** ACTIVITY **
When you reach the line containing "nand2_1,0.13" in the entries below, start writing out each line exactly, and stop after the line containing "hold_ws_ns: 0.263".

[Dataset entries]
=== Section Start ===

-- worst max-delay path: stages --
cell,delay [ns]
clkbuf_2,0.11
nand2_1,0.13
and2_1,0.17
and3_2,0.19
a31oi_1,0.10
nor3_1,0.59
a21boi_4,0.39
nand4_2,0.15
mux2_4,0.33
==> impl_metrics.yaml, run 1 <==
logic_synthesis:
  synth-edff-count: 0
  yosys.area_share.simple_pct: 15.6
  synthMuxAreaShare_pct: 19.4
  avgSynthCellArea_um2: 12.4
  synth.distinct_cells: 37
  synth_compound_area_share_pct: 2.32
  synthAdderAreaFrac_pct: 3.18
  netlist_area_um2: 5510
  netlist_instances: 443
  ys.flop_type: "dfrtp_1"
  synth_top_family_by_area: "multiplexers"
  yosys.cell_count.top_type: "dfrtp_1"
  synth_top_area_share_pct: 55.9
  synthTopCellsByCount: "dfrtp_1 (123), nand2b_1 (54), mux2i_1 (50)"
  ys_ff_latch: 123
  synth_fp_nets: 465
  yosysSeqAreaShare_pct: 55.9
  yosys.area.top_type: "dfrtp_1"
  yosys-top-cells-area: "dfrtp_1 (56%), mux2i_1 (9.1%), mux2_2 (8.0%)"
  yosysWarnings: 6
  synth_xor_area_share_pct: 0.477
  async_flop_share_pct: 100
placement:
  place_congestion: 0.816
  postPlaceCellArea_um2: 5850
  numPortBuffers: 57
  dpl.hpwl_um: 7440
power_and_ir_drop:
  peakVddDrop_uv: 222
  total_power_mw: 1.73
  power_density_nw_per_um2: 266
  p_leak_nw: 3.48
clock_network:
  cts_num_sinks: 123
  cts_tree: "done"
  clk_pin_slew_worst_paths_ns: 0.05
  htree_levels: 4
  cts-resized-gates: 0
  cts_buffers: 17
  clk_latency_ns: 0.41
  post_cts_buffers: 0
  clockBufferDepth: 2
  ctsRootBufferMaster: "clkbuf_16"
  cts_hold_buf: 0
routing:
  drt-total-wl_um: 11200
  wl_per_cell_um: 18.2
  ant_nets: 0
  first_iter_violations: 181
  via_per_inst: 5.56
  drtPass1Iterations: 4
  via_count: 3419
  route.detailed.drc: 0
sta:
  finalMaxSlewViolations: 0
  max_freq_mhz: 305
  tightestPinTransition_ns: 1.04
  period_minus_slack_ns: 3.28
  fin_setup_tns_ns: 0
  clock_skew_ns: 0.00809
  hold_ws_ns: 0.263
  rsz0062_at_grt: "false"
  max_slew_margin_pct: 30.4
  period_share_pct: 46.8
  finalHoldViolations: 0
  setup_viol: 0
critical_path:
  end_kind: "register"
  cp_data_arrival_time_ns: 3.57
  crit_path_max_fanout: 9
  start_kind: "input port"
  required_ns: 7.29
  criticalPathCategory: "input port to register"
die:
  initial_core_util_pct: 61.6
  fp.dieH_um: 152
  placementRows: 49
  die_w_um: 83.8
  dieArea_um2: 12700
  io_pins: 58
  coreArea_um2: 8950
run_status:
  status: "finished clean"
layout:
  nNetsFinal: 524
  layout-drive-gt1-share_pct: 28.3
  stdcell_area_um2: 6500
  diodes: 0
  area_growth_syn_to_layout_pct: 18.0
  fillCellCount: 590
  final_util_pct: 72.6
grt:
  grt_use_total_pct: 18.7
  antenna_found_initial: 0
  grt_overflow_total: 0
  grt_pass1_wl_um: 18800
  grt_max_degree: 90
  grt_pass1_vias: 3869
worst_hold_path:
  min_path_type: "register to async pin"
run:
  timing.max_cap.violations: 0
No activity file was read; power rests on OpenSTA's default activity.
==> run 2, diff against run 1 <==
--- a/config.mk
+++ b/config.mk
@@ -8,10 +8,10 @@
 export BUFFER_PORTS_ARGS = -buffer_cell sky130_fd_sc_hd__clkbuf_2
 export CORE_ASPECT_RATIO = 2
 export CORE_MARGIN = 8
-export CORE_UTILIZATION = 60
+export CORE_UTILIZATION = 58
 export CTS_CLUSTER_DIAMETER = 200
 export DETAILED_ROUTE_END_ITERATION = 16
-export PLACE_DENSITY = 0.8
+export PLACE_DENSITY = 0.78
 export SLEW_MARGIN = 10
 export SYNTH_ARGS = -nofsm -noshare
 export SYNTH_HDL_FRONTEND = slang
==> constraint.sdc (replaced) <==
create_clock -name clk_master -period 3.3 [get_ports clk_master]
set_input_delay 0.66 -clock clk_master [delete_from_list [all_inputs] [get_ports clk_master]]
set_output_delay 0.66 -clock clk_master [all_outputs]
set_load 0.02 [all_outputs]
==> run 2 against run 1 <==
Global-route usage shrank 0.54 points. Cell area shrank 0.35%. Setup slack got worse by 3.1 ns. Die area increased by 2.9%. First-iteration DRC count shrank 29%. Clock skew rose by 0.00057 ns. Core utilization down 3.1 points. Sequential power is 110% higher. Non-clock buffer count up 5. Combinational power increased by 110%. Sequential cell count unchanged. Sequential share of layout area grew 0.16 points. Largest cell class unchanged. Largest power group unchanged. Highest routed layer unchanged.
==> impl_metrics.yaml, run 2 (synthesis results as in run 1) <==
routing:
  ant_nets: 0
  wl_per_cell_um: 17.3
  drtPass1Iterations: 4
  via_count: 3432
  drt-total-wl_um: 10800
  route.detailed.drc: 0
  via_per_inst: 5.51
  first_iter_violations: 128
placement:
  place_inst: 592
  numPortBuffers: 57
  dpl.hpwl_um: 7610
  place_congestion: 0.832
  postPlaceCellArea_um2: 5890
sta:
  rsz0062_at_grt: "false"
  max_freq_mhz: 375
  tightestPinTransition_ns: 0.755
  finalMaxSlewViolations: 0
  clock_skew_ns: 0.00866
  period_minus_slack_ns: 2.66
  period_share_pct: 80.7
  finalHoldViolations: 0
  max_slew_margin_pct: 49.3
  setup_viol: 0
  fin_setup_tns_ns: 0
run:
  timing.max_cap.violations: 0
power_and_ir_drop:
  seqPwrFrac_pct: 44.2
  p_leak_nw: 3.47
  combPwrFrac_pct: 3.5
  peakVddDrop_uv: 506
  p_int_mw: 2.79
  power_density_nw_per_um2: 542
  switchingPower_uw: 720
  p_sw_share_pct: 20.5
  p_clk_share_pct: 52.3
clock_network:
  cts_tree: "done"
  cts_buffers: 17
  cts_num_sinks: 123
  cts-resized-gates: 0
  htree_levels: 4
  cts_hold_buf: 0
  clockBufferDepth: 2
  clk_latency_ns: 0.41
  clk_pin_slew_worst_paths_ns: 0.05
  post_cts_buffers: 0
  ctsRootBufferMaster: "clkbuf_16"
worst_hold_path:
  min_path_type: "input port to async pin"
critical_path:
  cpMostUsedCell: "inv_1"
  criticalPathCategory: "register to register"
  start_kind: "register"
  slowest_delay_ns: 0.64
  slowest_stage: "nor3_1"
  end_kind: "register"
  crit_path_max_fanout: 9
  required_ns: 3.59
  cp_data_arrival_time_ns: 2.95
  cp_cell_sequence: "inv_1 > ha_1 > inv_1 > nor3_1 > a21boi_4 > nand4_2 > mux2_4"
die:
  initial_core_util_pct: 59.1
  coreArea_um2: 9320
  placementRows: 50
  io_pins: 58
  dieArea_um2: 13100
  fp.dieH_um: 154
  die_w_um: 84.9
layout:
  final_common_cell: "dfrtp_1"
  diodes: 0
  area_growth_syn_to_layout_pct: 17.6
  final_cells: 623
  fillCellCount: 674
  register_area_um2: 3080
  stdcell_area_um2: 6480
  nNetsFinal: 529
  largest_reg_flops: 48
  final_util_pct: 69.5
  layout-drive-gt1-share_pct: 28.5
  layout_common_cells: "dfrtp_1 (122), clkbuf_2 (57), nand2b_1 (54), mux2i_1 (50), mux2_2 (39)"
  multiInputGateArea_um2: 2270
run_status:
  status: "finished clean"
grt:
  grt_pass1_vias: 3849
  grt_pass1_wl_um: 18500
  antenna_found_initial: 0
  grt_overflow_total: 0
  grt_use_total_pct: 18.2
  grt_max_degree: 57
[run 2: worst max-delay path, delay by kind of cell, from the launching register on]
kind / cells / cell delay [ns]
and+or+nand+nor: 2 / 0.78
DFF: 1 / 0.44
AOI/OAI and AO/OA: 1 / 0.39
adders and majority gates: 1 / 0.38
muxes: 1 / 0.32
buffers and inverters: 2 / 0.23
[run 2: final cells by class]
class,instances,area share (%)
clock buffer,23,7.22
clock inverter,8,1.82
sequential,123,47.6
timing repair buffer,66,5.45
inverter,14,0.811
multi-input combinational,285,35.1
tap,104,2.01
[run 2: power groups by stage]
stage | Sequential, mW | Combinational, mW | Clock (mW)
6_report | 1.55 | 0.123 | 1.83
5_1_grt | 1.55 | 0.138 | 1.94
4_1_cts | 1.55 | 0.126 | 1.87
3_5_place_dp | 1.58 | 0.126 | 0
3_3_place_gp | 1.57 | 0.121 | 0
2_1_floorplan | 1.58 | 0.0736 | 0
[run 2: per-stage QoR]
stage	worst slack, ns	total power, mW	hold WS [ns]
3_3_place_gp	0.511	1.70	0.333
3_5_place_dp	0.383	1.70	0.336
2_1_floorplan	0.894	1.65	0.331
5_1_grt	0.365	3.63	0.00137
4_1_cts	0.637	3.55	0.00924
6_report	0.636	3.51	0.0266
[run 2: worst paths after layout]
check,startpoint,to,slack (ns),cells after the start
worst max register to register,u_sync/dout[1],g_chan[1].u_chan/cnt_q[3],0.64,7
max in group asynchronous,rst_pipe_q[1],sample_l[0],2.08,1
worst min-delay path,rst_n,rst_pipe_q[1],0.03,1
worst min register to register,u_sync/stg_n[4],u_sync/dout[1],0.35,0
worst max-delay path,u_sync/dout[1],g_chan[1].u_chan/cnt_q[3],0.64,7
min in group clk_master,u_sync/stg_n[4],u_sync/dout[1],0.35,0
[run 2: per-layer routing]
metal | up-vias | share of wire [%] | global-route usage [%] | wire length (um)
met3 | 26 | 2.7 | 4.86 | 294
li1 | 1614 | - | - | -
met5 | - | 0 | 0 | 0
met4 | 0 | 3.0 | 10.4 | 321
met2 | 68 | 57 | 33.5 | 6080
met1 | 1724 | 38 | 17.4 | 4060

=== Section End ===

** RESULT OF THIS EXERCISE **
nand2_1,0.13
and2_1,0.17
and3_2,0.19
a31oi_1,0.10
nor3_1,0.59
a21boi_4,0.39
nand4_2,0.15
mux2_4,0.33
==> impl_metrics.yaml, run 1 <==
logic_synthesis:
  synth-edff-count: 0
  yosys.area_share.simple_pct: 15.6
  synthMuxAreaShare_pct: 19.4
  avgSynthCellArea_um2: 12.4
  synth.distinct_cells: 37
  synth_compound_area_share_pct: 2.32
  synthAdderAreaFrac_pct: 3.18
  netlist_area_um2: 5510
  netlist_instances: 443
  ys.flop_type: "dfrtp_1"
  synth_top_family_by_area: "multiplexers"
  yosys.cell_count.top_type: "dfrtp_1"
  synth_top_area_share_pct: 55.9
  synthTopCellsByCount: "dfrtp_1 (123), nand2b_1 (54), mux2i_1 (50)"
  ys_ff_latch: 123
  synth_fp_nets: 465
  yosysSeqAreaShare_pct: 55.9
  yosys.area.top_type: "dfrtp_1"
  yosys-top-cells-area: "dfrtp_1 (56%), mux2i_1 (9.1%), mux2_2 (8.0%)"
  yosysWarnings: 6
  synth_xor_area_share_pct: 0.477
  async_flop_share_pct: 100
placement:
  place_congestion: 0.816
  postPlaceCellArea_um2: 5850
  numPortBuffers: 57
  dpl.hpwl_um: 7440
power_and_ir_drop:
  peakVddDrop_uv: 222
  total_power_mw: 1.73
  power_density_nw_per_um2: 266
  p_leak_nw: 3.48
clock_network:
  cts_num_sinks: 123
  cts_tree: "done"
  clk_pin_slew_worst_paths_ns: 0.05
  htree_levels: 4
  cts-resized-gates: 0
  cts_buffers: 17
  clk_latency_ns: 0.41
  post_cts_buffers: 0
  clockBufferDepth: 2
  ctsRootBufferMaster: "clkbuf_16"
  cts_hold_buf: 0
routing:
  drt-total-wl_um: 11200
  wl_per_cell_um: 18.2
  ant_nets: 0
  first_iter_violations: 181
  via_per_inst: 5.56
  drtPass1Iterations: 4
  via_count: 3419
  route.detailed.drc: 0
sta:
  finalMaxSlewViolations: 0
  max_freq_mhz: 305
  tightestPinTransition_ns: 1.04
  period_minus_slack_ns: 3.28
  fin_setup_tns_ns: 0
  clock_skew_ns: 0.00809
  hold_ws_ns: 0.263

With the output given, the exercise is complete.